Pull out each line of the data that includes the word "kind".
[SUPPLIED RECORDS — start]
This design comes from an exercise in tuning for small area, a short achievable clock period and few clock cycles per item on the open sky130 flow, not from production work.
No run shown here included a check of the RTL's function; only the layout flow was run.

## flow/design.v (module list and top-level ports; edited modules follow where they fit)
// module muldiv_router: 164 lines
// module mul_unit: 2352 lines
// module div_unit: 103 lines
// module rv32m_unit: 99 lines
module rv32m_unit (
    input  logic             clk_i,
    input  logic             arst_n_i,
    input  logic             cmd_valid_i,
    output logic             cmd_ready_o,
    input  logic [2:0]       cmd_op_i,
    input  logic [31:0]      cmd_src1_i,
    input  logic [31:0]      cmd_src2_i,
    input  logic [4:0]       cmd_tag_i,
    output logic             rsp_valid_o,
    input  logic             rsp_ready_i,
    output logic [4:0]       rsp_tag_o,
    output logic [31:0]      rsp_result_o
);
  // ...
==> flow/run.sh <==
#!/bin/bash
# synth_recipe.tcl (not shown) runs the flow's synth.tcl, then flattens the netlist and writes it again
# the make line also repeats each setting of config.mk as NAME=value (left out here)
make -C /OpenROAD-flow-scripts/flow DESIGN_CONFIG=/design/flow/config.mk WORK_HOME=/design/flow/orfs CLKGATE_MAP_FILE= SYNTH_SCRIPT=/design/flow/synth_recipe.tcl finish
==> flow/config.mk <==
export PLATFORM = sky130hd
export DESIGN_NAME = rv32m_unit
export DESIGN_NICKNAME = rv32m_unit
export VERILOG_FILES = /design/flow/design.v
export SDC_FILE = /design/flow/constraint.sdc
export NUM_CORES = 4
export LEC_CHECK = 0
export CAP_MARGIN = 20
export CORE_MARGIN = 2
export CORE_UTILIZATION = 40
export PLACE_DENSITY = 0.6
export SLEW_MARGIN = 20
==> flow/constraint.sdc <==
create_clock -name core_clock -period 10.0 [get_ports {clk_i}]
set_input_delay 2.0000 -clock core_clock [delete_from_list [all_inputs] [get_ports {clk_i}]]
set_output_delay 2.0000 -clock core_clock [all_outputs]
set_load 0.01 [all_outputs]
==> metrics.md, run 1 <==
| Metric | Value |
|---|---|
| Die Height | approximately 430 um |
| Synth Instances | about 7,800 |
| Post-Synth Simple-Gate Area | 0.103 |
| Vias in the first global route | about 62,000 |
| Layout cells sized above 1 | 0.0850 |
| CP max stage cell | a21o_1 |
| Final Hold Viols | 0 |
| Die span in x | 429 um |
| Setup CP Type | reg2reg |
| Commonest non-fill, non-tap cell in the layout | xnor2_1 |
| Ys Warns | 3 |
| H-tree Lvls | 3 |
| Min Hold Slack | 0.504 ns |
| Fillers | between 15,000 and 20,000 |
| CTS Root Cell | clkbuf_16 |
| Pre-antenna DRT Iters | 8 |
| Share of the synthesized area in the top cell type | 0.268 |
| Status | finished clean |
| Type of origin of the critical path | register |
| Most frequent cells in the layout | xnor2_1, inv_1, edfxtp_1 |
| Adder and majority gate portion of the synthesized area | 0.196 |
| Biggest register | u_mul.cr |
| Vias | about 63,000 |
| Number of flip-flops and latches | 659 |
| Seq/Total Area, Yosys | 0.273 |
| Largest net degree at the start of global routing | 126 |
| Via-per-instance ratio | roughly 6.3 |
| Max reg flops | ~130 |
| Tap cells | roughly 2,400 |
| Sequential cell area share | 0.249 |
| Cell family with most CP delay | compound AO/OA/AOI/OAI gates |
| R2r setup slk | roughly 2.3 ns |
| Setup violators final | 0 |
| Total track usage | 0.307 |
| Post_cts resized | 0 |
| Clock tree buffer depth | 3 |
| Critical Path Fanout Max | 34 |
| Std cell rows | 156 |
| Leading cell kind | multi-input combinational cells |
==> module muldiv_router, before the edit <==
module muldiv_router (
    input  logic                clk_i,
    input  logic                arst_n_i,
    input  logic                cmd_valid_i,
    output logic                cmd_ready_o,
    input  logic [2:0]          cmd_op_i,
    input  logic [31:0]         cmd_src1_i,
    input  logic [31:0]         cmd_src2_i,
    input  logic [4:0]          cmd_tag_i,
    output logic                rsp_valid_o,
    input  logic                rsp_ready_i,
    output logic [4:0]          rsp_tag_o,
    output logic [31:0]         rsp_result_o,
    output logic                mul_valid,
    input  logic                mul_ready,
    output logic [32:0]         mul_x,
    output logic [32:0]         mul_y,
    output logic                mul_hi,
    output logic [4:0]          mul_tag,
    input  logic                mul_rsp_valid,
    output logic                mul_rsp_take,
    input  logic [4:0]          mul_rsp_tag,
    input  logic [31:0]         mul_rsp_result,
    output logic [3-1:0] div_ld,
    output logic [31:0]         div_dvd,
    output logic [31:0]         div_dvs,
    output logic                div_is_rem,
    output logic                div_neg_q,
    output logic                div_neg_r,
    output logic [4:0]          div_tag,
    input  logic [3-1:0] div_free,
    input  logic [3-1:0] div_done,
    output logic [3-1:0] div_take,
    input  logic [3-1:0][4:0]  div_rsp_tag,
    input  logic [3-1:0][31:0] div_rsp_mag,
    input  logic [3-1:0]       div_rsp_neg
);
    localparam int NC = 3;
    localparam int EW = 3 + 1 + 1 + 32 + 32 + 5;
    logic [EW-1:0] in_e, h_q, k_q;
    logic          h_valid, k_valid;
    logic          accept, h_pop;
    logic          h_is_div, div_any_free;
    logic          in_sa, in_sb;
    logic [2:0]    h_op;
    logic          h_sa, h_sb;
    logic [31:0]   h_a, h_b;
    logic [4:0]    h_tag;
    assign in_sa = cmd_src1_i[31] & (cmd_op_i[2] ? !cmd_op_i[0]
                                                 : (cmd_op_i[1:0] == 2'd1 || cmd_op_i[1:0] == 2'd2));
    assign in_sb = cmd_src2_i[31] & (cmd_op_i[2] ? !cmd_op_i[0] : (cmd_op_i[1:0] == 2'd1));
    assign in_e  = {cmd_op_i, in_sa, in_sb, cmd_src1_i, cmd_src2_i, cmd_tag_i};
    assign {h_op, h_sa, h_sb, h_a, h_b, h_tag} = h_q;
    assign cmd_ready_o = !k_valid;
    assign accept      = cmd_valid_i && !k_valid;
    assign h_is_div     = h_op[2];
    assign div_any_free = |div_free;
    assign h_pop        = h_valid && (h_is_div ? div_any_free : mul_ready);
    always_ff @(posedge clk_i or negedge arst_n_i) begin
        if (!arst_n_i) begin
            h_valid <= 1'b0;
            k_valid <= 1'b0;
        end else begin
            if (!h_valid || h_pop) begin
                h_valid <= k_valid || accept;
                k_valid <= 1'b0;
            end else if (accept) begin
                k_valid <= 1'b1;
            end
        end
    end
    always_ff @(posedge clk_i) begin
        if (!h_valid || h_pop) begin
            h_q <= k_valid ? k_q : in_e;
        end
        if (accept && !k_valid) begin
            k_q <= in_e;
        end
    end
    assign mul_valid = h_valid && !h_is_div;
    assign mul_x     = {h_sa, h_a};
    assign mul_y     = {h_sb, h_b};
    assign mul_hi    = (h_op[1:0] != 2'd0);
    assign mul_tag   = h_tag;
    always_comb begin
        logic found;
        found  = 1'b0;
        div_ld = '0;
        for (int i = 0; i < NC; i++) begin
            if (div_free[i] && !found) begin
                div_ld[i] = h_valid && h_is_div;
                found     = 1'b1;
            end
        end
    end
    assign div_dvd    = h_sa ? -h_a : h_a;
    assign div_dvs    = h_sb ? -h_b : h_b;
    assign div_is_rem = h_op[1];
    assign div_neg_q  = h_sa ^ h_sb;
    assign div_neg_r  = h_sa;
    assign div_tag    = h_tag;
    logic        out_free, div_any_done;
    logic [4:0]  dsel_tag;
    logic [31:0] dsel_mag;
    logic        dsel_neg;
    logic        out_valid_q;
    logic [4:0]  out_tag_q;
    logic [31:0] out_result_q;
    localparam int WAIT_MAX = 15;
    logic [3:0]  wait_q;
    logic        div_first, div_win;
    assign out_free     = !out_valid_q || rsp_ready_i;
    assign div_any_done = |div_done;
    assign div_first    = (wait_q == WAIT_MAX[3:0]);
    assign div_win      = div_any_done && (div_first || !mul_rsp_valid);
    always_ff @(posedge clk_i or negedge arst_n_i) begin
        if (!arst_n_i) begin
            wait_q <= '0;
        end else if (!div_any_done || (out_free && div_win)) begin
            wait_q <= '0;
        end else if (!div_first) begin
            wait_q <= wait_q + 4'd1;
        end
    end
    always_comb begin
        logic found;
        found    = 1'b0;
        div_take = '0;
        dsel_tag = div_rsp_tag[0];
        dsel_mag = div_rsp_mag[0];
        dsel_neg = div_rsp_neg[0];
        for (int i = 0; i < NC; i++) begin
            if (div_done[i] && !found) begin
                div_take[i] = out_free && div_win;
                dsel_tag    = div_rsp_tag[i];
                dsel_mag    = div_rsp_mag[i];
                dsel_neg    = div_rsp_neg[i];
                found       = 1'b1;
            end
        end
    end
    assign mul_rsp_take = out_free && !div_win;
    always_ff @(posedge clk_i or negedge arst_n_i) begin
        if (!arst_n_i) begin
            out_valid_q <= 1'b0;
        end else if (out_free) begin
            out_valid_q <= div_any_done || mul_rsp_valid;
        end
    end
    always_ff @(posedge clk_i) begin
        if (out_free) begin
            if (div_win) begin
                out_tag_q    <= dsel_tag;
                out_result_q <= dsel_neg ? -dsel_mag : dsel_mag;
            end else begin
                out_tag_q    <= mul_rsp_tag;
                out_result_q <= mul_rsp_result;
            end
        end
    end
    assign rsp_valid_o  = out_valid_q;
    assign rsp_tag_o    = out_tag_q;
    assign rsp_result_o = out_result_q;
endmodule
==> module rv32m_unit, before the edit <==
module rv32m_unit (
    input  logic             clk_i,
    input  logic             arst_n_i,
    input  logic             cmd_valid_i,
    output logic             cmd_ready_o,
    input  logic [2:0]       cmd_op_i,
    input  logic [31:0]      cmd_src1_i,
    input  logic [31:0]      cmd_src2_i,
    input  logic [4:0]       cmd_tag_i,
    output logic             rsp_valid_o,
    input  logic             rsp_ready_i,
    output logic [4:0]       rsp_tag_o,
    output logic [31:0]      rsp_result_o
);
    localparam int NC = 3;
    logic        mul_valid, mul_ready, mul_hi;
    logic [32:0] mul_x, mul_y;
    logic [4:0]  mul_tag;
    logic        mul_rsp_valid, mul_rsp_take;
    logic [4:0]  mul_rsp_tag;
    logic [31:0] mul_rsp_result;
    logic [NC-1:0] div_ld, div_free, div_done, div_take;
    logic [31:0]   div_dvd, div_dvs;
    logic          div_is_rem, div_neg_q, div_neg_r;
    logic [4:0]    div_tag;
    logic [NC-1:0][4:0]  div_rsp_tag;
    logic [NC-1:0][31:0] div_rsp_mag;
    logic [NC-1:0]       div_rsp_neg;
    muldiv_router u_router (
        .clk_i          (clk_i),
        .arst_n_i       (arst_n_i),
        .cmd_valid_i    (cmd_valid_i),
        .cmd_ready_o    (cmd_ready_o),
        .cmd_op_i       (cmd_op_i),
        .cmd_src1_i     (cmd_src1_i),
        .cmd_src2_i     (cmd_src2_i),
        .cmd_tag_i      (cmd_tag_i),
        .rsp_valid_o    (rsp_valid_o),
        .rsp_ready_i    (rsp_ready_i),
        .rsp_tag_o      (rsp_tag_o),
        .rsp_result_o   (rsp_result_o),
        .mul_valid      (mul_valid),
        .mul_ready      (mul_ready),
        .mul_x          (mul_x),
        .mul_y          (mul_y),
        .mul_hi         (mul_hi),
        .mul_tag        (mul_tag),
        .mul_rsp_valid  (mul_rsp_valid),
        .mul_rsp_take   (mul_rsp_take),
        .mul_rsp_tag    (mul_rsp_tag),
        .mul_rsp_result (mul_rsp_result),
        .div_ld         (div_ld),
        .div_dvd        (div_dvd),
        .div_dvs        (div_dvs),
        .div_is_rem     (div_is_rem),
        .div_neg_q      (div_neg_q),
        .div_neg_r      (div_neg_r),
        .div_tag        (div_tag),
        .div_free       (div_free),
        .div_done       (div_done),
        .div_take       (div_take),
        .div_rsp_tag    (div_rsp_tag),
        .div_rsp_mag    (div_rsp_mag),
        .div_rsp_neg    (div_rsp_neg)
    );
    mul_unit u_mul (
        .clk_i      (clk_i),
        .arst_n_i   (arst_n_i),
        .in_valid   (mul_valid),
        .in_ready   (mul_ready),
        .in_x       (mul_x),
        .in_y       (mul_y),
        .in_hi      (mul_hi),
        .in_tag     (mul_tag),
        .out_valid  (mul_rsp_valid),
        .out_take   (mul_rsp_take),
        .out_tag    (mul_rsp_tag),
        .out_result (mul_rsp_result)
    );
    for (genvar i = 0; i < NC; i++) begin : g_div
        div_unit u_div (
            .clk_i     (clk_i),
            .arst_n_i  (arst_n_i),
            .ld        (div_ld[i]),
            .ld_dvd    (div_dvd),
            .ld_dvs    (div_dvs),
            .ld_is_rem (div_is_rem),
            .ld_neg_q  (div_neg_q),
            .ld_neg_r  (div_neg_r),
            .ld_tag    (div_tag),
            .free      (div_free[i]),
            .done      (div_done[i]),
            .take      (div_take[i]),
            .res_tag   (div_rsp_tag[i]),
            .res_mag   (div_rsp_mag[i]),
            .res_neg   (div_rsp_neg[i])
        );
    end
endmodule
==> run 2: changes to the inputs <==
--- a/flow/design.v
+++ b/flow/design.v
@@ -23,5 +23,5 @@
     input  logic [4:0]          mul_rsp_tag,
     input  logic [31:0]         mul_rsp_result,
-    output logic [3-1:0] div_ld,
+    output logic [2-1:0] div_ld,
     output logic [31:0]         div_dvd,
     output logic [31:0]         div_dvs,
@@ -30,12 +30,12 @@
     output logic                div_neg_r,
     output logic [4:0]          div_tag,
-    input  logic [3-1:0] div_free,
-    input  logic [3-1:0] div_done,
-    output logic [3-1:0] div_take,
-    input  logic [3-1:0][4:0]  div_rsp_tag,
-    input  logic [3-1:0][31:0] div_rsp_mag,
-    input  logic [3-1:0]       div_rsp_neg
+    input  logic [2-1:0] div_free,
+    input  logic [2-1:0] div_done,
+    output logic [2-1:0] div_take,
+    input  logic [2-1:0][4:0]  div_rsp_tag,
+    input  logic [2-1:0][31:0] div_rsp_mag,
+    input  logic [2-1:0]       div_rsp_neg
 );
-    localparam int NC = 3;
+    localparam int NC = 2;
     localparam int EW = 3 + 1 + 1 + 32 + 32 + 5;
     logic [EW-1:0] in_e, h_q, k_q;
@@ -2636,5 +2636,5 @@
     output logic [31:0]      rsp_result_o
 );
-    localparam int NC = 3;
+    localparam int NC = 2;
     logic        mul_valid, mul_ready, mul_hi;
     logic [32:0] mul_x, mul_y;
==> metrics.md, run 2 <==
| Metric | Value |
|---|---|
| Status | finished clean |
| Pre-antenna DRT Iters | 9 (+1) |
| Fin Clk Skew | about 0.026 ns |
| Detailed placement HPWL | between 150,000 and 200,000 um |
| Maximum clock rate | about 120 MHz |
| Initial antenna violation count | 11 |
| Largest net degree at the start of global routing | 96 (-24%) |
| RSZ-0062 raised after global routing | false |
| Std cell rows | 144 (-7.7%) |
| Minimum clock period | 8.14 ns |
| Die ar. | roughly 160,000 um2 |
| Post-route ant nets | 0 |
| Share of the synthesized area in the top cell type | 0.259 (-0.00873) |
| Async S/R FF share, synth | 0.0219 |
| Initial Util | 0.403 |
| Seq/Total Area, Yosys | 0.264 (-0.00874) |
| Seq cells post-synth | 548 |
| Final TNS setup | 0 ns |
| Post-synth net total | about 7,400 |
| Hold/Removal Path Class | reg2reg |
| Ys Warns | 3 (unchanged) |
| Mean Syn Cell Area | between 9 and 10 um2 |
| Most frequent cells in the layout | xnor2_1, inv_1, edfxtp_1 |
| Setup violators final | 0 (unchanged) |
| WP buf/inv | 3 |
| Required time of the worst setup path | approximately 10 ns |
| Final RePlAce weighted congestion | about 1.0 |
| Max reg flops | 127 (unchanged) |
| Routed WL | 255,000 um |
| Vias in the first global route | 54,000 (-13%) |
| Via-per-instance ratio | 6.37 (+1.4%) |
| Crit path top cell by count | a211oi_1 |
| H-tree Lvls | 3 (unchanged) |
| Final Hold Viols | 0 (unchanged) |
| Die span in x | 398 um (-7.3%) |
| Layout cells sized above 1 | 0.0813 (-0.00371) |
| Critical path's largest stage delay | just over 0.7 ns |
| Setup CP Type | reg2reg |
| Clock Latency Late Sink | slightly above 0.7 ns |
| Crit. End Element | register |
| Commonest non-fill, non-tap cell in the layout | xnor2_1 |
| Top cells by count, synth | xnor2_1, inv_1, edfxtp_1 |
| Cell family with most CP delay | compound AO/OA/AOI/OAI gates |
| Synth Instances | 6,560 (-16%) |
| Slew headroom | 0.152 |
| Yosys top cell by area | edfxtp_1 |
| Critical Path Fanout Max | 23 (-32%) |
| Clock-pin slew on the worst setup and hold paths | ~0.060 ns |
| CTS tree | yes |
| Synth top area cells | edfxtp_1, fa_1, xnor2_1 |
| Post-CTS setup buffer count | 0 |
| Mapped cell area | just over 60,000 um2 |
| CP max stage cell | nand2_1 |
| Total track usage | 0.316 (+0.00990) |
| Port bufs | roughly 110 |
| Clock sinks | 548 |
| WP data arrival | between 8 and 9 ns |
| Post_cts resized | 0 (unchanged) |
| Distinct cells, synth | 97 |
| Final net count | between 7,000 and 8,000 |
| Hold_buf cts | 0 |
| Biggest register | u_mul.cr |
| Type of origin of the critical path | register |
| Top-count cell post-synth | xnor2_1 |
| Top_reg_cell synth | edfxtp_1 |
| Clock tree buffer depth | 3 (unchanged) |
| CTS buffer count | 73 |
| CTS Root Cell | clkbuf_16 |
| Final Max Tran Viols | 0 |
| Biggest regs | u_mul.cr: 127 flops, u_router.h_q: 74 flops, u_router.k_q: 74 flops |
| Die Height | 398 um (-7.3%) |
| Worst-margin pin slew | about 1.3 ns |
| Gr ovfl total | 0 |
| Iteration-0 DRC Markers | 6,991 |
| Post-route DRC | 0 |
| Max Cap Viol | 0 |
| Routed len/inst | ~30 um |
| Core area | around 150,000 um2 |
| First-pass GRT wire length | roughly 370,000 um |
| Vias | 54,100 (-14%) |
| EDFF count, synth | ~540 |
| I/O pins | 115 |
| Tcrit/Tclk final | 0.814 |
| Synth-to-layout area growth | 9.23% |
[run 2: cell types whose count changed after synthesis, moves of 46 or more]
cell and delta:
inv_1 -59, nand3_1 -46, mux2i_1 -120, a21o_1 -71, o21ai_0 -95, a31oi_1 -55
ha_1 -74, edfxtp_1 -109, nand2_1 -243, a21oi_1 -74, o221ai_1 -47, nor2_1 -101
[run 2: cells by family (layout without fill, tap and decap cells)]
kind of cell             after synthesis  in the layout  synth area share
buffers and inverters               1123           1019            0.0682
AND/OR/NAND/NOR                     1251           1251            0.0939
multiplexers                         306            306            0.0562
AO/OA/AOI/OAI                       1771           1771             0.193
other                                  0              2                 0
flip-flops                           548            548             0.264
XOR/XNOR                             794            794             0.112
adder cells (fa/ha/maj)              767            767             0.212
[run 2: worst register-to-register path, delay by kind of cell, from the launching register on]
family,cells,cell delay [ns]
muxes,1,0.32
buffers and inverters,3,0.63
DFF,1,0.52
and+or+nand+nor,5,1.34
AOI/OAI and AO/OA,14,4.01
adders and majority gates,3,1.07
[run 2: metal layers]
layer | GRT usage | part of all wire
met5 | 0 | 0.00015
met4 | 0.158 | 0.058
met3 | 0.0809 | 0.12
met2 | 0.485 | 0.44
met1 | 0.414 | 0.39
[run 2: stage by stage]
step / cell area [um2] / std cells / hold slack [ns] / setup slack, ns / utilization
after floorplan: 62100 / 6560 / 0.437 / 2.04 / -
after global placement: 65300 / 8366 / 0.446 / 2.09 / 0.424
after detailed placement: 65300 / 8367 / 0.461 / 2.08 / 0.424
after CTS: 67800 / 8499 / 0.473 / 2.06 / 0.440
after global routing: 67800 / 8500 / 0.487 / 1.58 / 0.440
final: 67800 / 8502 / 0.469 / 1.86 / 0.440
[run 2: final cells by class]
type | count | area [um2]
repair buffers | 258 | 2270
fillers | 14900 | 86200
multi-input cells | 4889 | 41700
well taps | 2044 | 2560
inverters | 629 | 2360
flip-flops and latches | 548 | 16400
clock buffers | 87 | 1920
clock inverters | 45 | 571
diodes | 2 | 5.00
[run 2: worst paths after layout]
kind                                     startpoint                 endpoint  slack [ns]  depth (start not counted)
max reg2reg                g_div[1].u_div.dvs_q[18]  g_div[1].u_div.rem_q[6]        1.86                         26
max in group asynchronous                  arst_n_i         u_router.k_valid        7.86                          1
max                        g_div[1].u_div.dvs_q[18]  g_div[1].u_div.rem_q[6]        1.86                         26
min                                 u_router.h_q[2]  g_div[0].u_div.tag_q[2]        0.47                          0
min in group asynchronous                  arst_n_i       u_router.wait_q[2]        1.69                          1
min reg2reg                         u_router.h_q[2]  g_div[0].u_div.tag_q[2]        0.47                          0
[SUPPLIED RECORDS — finish]
▶ **REPLY TO THE TASK**:
| Leading cell kind | multi-input combinational cells |
kind of cell             after synthesis  in the layout  synth area share
[run 2: worst register-to-register path, delay by kind of cell, from the launching register on]
kind                                     startpoint                 endpoint  slack [ns]  depth (start not counted)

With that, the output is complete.